El carpintero y los marineros intentan reparar la avería, pero las sacudidas de la balsa se lo impiden, y caen rodando los unos sobre los otros, cuando la balsa, levantada por unas olas monstruosas, se inclina con un ángulo de más de 45º. ¿Cómo es posible que esos hombres no se hayan visto arrastrados? ¿Cómo las cuerdas que nos sujetan no se han roto? ¿Cómo no hemos sido todos nosotros lanzados a la mar? Es inexplicable. Por mi parte me parece imposible que, en uno de esos movimientos desordenados, la balsa no sea volteada, y entonces, atados a estas planchas, ¡pereceremos en medio de las convulsiones de la asfixia!

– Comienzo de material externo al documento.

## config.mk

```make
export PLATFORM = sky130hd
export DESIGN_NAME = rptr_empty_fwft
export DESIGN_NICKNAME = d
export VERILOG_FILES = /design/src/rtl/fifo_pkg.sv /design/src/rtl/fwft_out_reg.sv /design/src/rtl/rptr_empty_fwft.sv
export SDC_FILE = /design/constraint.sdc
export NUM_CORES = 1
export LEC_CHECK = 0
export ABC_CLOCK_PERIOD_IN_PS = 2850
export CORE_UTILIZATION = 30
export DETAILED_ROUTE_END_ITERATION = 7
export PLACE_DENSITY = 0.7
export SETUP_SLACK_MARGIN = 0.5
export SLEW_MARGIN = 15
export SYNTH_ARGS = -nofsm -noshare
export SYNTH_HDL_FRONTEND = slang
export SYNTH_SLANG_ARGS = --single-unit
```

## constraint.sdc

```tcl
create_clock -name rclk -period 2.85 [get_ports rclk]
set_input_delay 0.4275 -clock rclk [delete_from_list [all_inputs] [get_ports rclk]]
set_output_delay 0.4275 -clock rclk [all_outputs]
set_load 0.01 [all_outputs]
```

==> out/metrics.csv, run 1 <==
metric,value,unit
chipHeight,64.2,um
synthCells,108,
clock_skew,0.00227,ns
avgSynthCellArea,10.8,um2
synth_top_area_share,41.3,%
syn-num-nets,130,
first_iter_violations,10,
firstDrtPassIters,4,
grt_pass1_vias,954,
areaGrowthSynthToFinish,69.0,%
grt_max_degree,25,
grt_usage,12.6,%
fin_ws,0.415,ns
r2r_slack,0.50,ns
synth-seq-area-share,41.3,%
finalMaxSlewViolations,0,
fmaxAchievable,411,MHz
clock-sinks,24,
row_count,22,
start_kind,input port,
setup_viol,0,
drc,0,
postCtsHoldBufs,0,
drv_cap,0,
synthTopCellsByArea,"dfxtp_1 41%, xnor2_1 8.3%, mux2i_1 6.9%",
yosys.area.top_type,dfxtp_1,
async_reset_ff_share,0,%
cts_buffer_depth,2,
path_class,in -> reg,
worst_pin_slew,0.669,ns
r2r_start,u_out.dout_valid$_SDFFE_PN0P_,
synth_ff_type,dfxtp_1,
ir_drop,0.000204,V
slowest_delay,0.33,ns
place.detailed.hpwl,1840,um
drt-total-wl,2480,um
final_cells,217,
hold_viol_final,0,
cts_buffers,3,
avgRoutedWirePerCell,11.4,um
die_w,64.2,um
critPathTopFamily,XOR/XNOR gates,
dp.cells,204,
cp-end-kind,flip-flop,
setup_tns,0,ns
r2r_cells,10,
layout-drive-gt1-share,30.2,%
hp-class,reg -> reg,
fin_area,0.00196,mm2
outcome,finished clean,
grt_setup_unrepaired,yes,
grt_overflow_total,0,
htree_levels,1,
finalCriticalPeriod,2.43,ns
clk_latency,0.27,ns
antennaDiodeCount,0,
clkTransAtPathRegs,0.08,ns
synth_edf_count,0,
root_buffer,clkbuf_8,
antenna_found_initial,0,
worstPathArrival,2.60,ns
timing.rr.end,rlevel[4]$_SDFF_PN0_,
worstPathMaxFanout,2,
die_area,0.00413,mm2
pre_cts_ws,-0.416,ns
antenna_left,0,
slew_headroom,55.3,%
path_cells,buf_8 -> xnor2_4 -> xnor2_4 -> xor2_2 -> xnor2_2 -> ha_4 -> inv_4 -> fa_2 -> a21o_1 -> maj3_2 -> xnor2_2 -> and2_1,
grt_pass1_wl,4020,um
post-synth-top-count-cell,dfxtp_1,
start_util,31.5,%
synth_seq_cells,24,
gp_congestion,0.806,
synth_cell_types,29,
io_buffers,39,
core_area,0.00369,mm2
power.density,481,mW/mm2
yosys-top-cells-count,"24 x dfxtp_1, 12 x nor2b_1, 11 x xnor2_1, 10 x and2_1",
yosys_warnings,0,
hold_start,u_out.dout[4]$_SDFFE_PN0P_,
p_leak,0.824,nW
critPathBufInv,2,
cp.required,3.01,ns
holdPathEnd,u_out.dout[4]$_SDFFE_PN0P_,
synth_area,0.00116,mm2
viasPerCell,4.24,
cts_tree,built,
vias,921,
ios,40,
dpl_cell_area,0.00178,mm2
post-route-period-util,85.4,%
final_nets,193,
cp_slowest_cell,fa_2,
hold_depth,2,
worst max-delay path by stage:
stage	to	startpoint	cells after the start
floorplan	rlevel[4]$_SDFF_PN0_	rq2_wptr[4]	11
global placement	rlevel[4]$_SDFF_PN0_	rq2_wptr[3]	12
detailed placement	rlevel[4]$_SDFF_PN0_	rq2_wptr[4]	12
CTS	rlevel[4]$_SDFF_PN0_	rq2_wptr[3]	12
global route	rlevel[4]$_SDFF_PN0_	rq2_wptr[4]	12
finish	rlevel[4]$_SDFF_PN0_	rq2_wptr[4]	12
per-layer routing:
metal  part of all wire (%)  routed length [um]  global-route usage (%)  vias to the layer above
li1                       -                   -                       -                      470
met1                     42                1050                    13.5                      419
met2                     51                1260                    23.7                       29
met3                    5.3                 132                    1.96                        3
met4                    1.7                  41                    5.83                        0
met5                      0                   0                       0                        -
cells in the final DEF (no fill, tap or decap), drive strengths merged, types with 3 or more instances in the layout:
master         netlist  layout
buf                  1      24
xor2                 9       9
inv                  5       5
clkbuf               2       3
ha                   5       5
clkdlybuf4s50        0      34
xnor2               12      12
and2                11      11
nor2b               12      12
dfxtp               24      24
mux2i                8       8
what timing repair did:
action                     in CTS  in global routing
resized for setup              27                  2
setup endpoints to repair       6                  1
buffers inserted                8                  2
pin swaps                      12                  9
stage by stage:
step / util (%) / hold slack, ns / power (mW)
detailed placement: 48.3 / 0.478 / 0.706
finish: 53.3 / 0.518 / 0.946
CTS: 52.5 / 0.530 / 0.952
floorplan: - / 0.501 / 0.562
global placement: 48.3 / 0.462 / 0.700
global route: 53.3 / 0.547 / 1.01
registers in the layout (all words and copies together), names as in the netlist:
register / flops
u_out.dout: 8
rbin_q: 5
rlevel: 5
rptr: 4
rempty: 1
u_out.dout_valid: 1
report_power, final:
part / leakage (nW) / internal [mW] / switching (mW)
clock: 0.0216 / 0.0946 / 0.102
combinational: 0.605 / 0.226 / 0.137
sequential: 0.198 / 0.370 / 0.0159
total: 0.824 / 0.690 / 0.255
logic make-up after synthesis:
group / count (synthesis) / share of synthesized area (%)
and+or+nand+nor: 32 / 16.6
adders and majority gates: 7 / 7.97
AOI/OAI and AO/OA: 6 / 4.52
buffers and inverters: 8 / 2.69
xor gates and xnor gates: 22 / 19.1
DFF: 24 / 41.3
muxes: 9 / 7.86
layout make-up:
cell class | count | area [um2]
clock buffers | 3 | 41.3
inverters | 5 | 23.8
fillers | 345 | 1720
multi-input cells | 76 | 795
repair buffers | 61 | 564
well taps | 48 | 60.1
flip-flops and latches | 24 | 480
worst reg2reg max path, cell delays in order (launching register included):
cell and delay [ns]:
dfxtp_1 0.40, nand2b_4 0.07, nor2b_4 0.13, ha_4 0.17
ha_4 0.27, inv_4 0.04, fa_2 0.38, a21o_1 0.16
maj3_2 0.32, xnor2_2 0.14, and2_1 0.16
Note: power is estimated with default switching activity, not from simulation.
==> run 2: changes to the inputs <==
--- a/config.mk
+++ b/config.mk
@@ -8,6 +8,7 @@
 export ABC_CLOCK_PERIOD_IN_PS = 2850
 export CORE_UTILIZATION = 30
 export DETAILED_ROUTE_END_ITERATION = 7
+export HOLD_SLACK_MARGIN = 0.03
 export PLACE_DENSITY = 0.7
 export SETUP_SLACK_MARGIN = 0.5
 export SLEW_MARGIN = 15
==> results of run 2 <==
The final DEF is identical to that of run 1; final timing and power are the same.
## config.mk

```make
export PLATFORM = sky130hd
export DESIGN_NAME = mul_share_arbiter
export DESIGN_NICKNAME = d
export VERILOG_FILES = /design/src/rtl/mul_share_arbiter.sv
export SDC_FILE = /design/constraint.sdc
export NUM_CORES = 1
export LEC_CHECK = 0
export ABC_CLOCK_PERIOD_IN_PS = 8000
export BUFFER_PORTS_ARGS = -buffer_cell sky130_fd_sc_hd__buf_2
export CAP_MARGIN = 20
export CORE_ASPECT_RATIO = 1.75
export CORE_MARGIN = 5
export CORE_UTILIZATION = 35
export DETAILED_ROUTE_END_ITERATION = 16
export PLACE_DENSITY = 0.58
export SYNTH_ARGS = -nofsm -noshare
export SYNTH_HDL_FRONTEND = slang
export SYNTH_SLANG_ARGS = --single-unit
export TNS_END_PERCENT = 20
```

## constraint.sdc

```tcl
create_clock -name clk -period 8 [get_ports clk]
set_clock_uncertainty 0.2 [all_clocks]
set_input_delay 0.4 -clock clk [delete_from_list [all_inputs] [get_ports clk]]
set_output_delay 0.4 -clock clk [all_outputs]
set_load 0.005 [all_outputs]
```
File: src/rtl/fp16_round_pack.sv
// Stage-2 combinational logic: round-to-nearest-even on the normalized
// fraction, then resolve specials, overflow and flush-to-zero into fp16.
module fp16_round_pack
  import fp16_pkg::*;
#(
  parameter logic [15:0] NAN_PATTERN = FP16_QNAN
) (
  input  norm_stage_t norm,
  output fp16_t       result,
  output logic        overflow,
  output logic        underflow,
  output logic        inexact
);

  localparam logic signed [8:0] E_MAX = 9'(FP16_EXP_MAX);

  logic              round_up;
  logic [10:0]       frac_sum;
  logic signed [8:0] e_r;

  always_comb begin
    round_up  = norm.guard & (norm.sticky | norm.frac[0]);
    frac_sum  = {1'b0, norm.frac} + {10'b0, round_up};
    // A carry out of the fraction bumps the exponent; the fraction wraps to 0.
    e_r       = {norm.e[7], norm.e} + {8'b0, frac_sum[10]};

    result    = '0;
    overflow  = 1'b0;
    underflow = 1'b0;
    inexact   = 1'b0;

    if (norm.is_nan) begin
      result = NAN_PATTERN;
    end else if (norm.is_inf) begin
      result = {norm.sign, 5'h1F, 10'h0};
    end else if (norm.is_zero) begin
      result = {norm.sign, 15'h0};
    end else if (e_r >= E_MAX) begin
      result   = {norm.sign, 5'h1F, 10'h0};
      overflow = 1'b1;
      inexact  = 1'b1;
    end else if (e_r <= 9'sd0) begin
      result    = {norm.sign, 15'h0};
      underflow = 1'b1;
      inexact   = 1'b1;
    end else begin
      result  = {norm.sign, e_r[4:0], frac_sum[9:0]};
      inexact = norm.guard | norm.sticky;
    end
  end

endmodule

En efecto, hacia las tres de la mañana, en el momento en que el huracán se desencadena con más violencia que nunca, la balsa, levantada sobre el lomo de una ola, se ha, por así decirlo, cambiado de elemento. ¡Se oyen gritos de terror! ¡Vamos a zozobrar…! No… La balsa se ha sostenido sobre la cresta de la ola, a una altura inconcebible, y al intenso resplandor de los relámpagos que se cruzan en todas las direcciones, estupefactos, aterrorizados, hemos podido abarcar con la mirada esta mar que espumea como si rompiese contra los escollos.
Después la balsa recupera casi inmediatamente su posición horizontal, pero durante este desplazamiento oblicuo las ataduras de las barricas se han roto. He visto a una pasar por encima de la borda, y a la otra desfondarse dejando escapar el agua que contiene.
Unos marineros se precipitan para retener el segundo barril que contiene la carne seca en conserva. Pero el pie de uno de ellos se mete entre las planchas dislocadas de la plataforma, que, volviéndose a juntar, hacen lanzar al desdichado alaridos de dolor.
Quiero correr hacia él, consigo desatar las cuerdas que me sujetan… Es demasiado tarde, y a la luz de un relámpago cegador veo al infortunado, cuyo pie se ha soltado, cómo es arrastrado por un golpe de mar que nos cubre totalmente. Su compañero ha desaparecido con él, sin que haya sido posible socorrerlos.
En cuanto a mí, el golpe de mar me ha tumbado sobre la plataforma, y, al chocar mi cabeza contra el ángulo de un bordón, he perdido el conocimiento.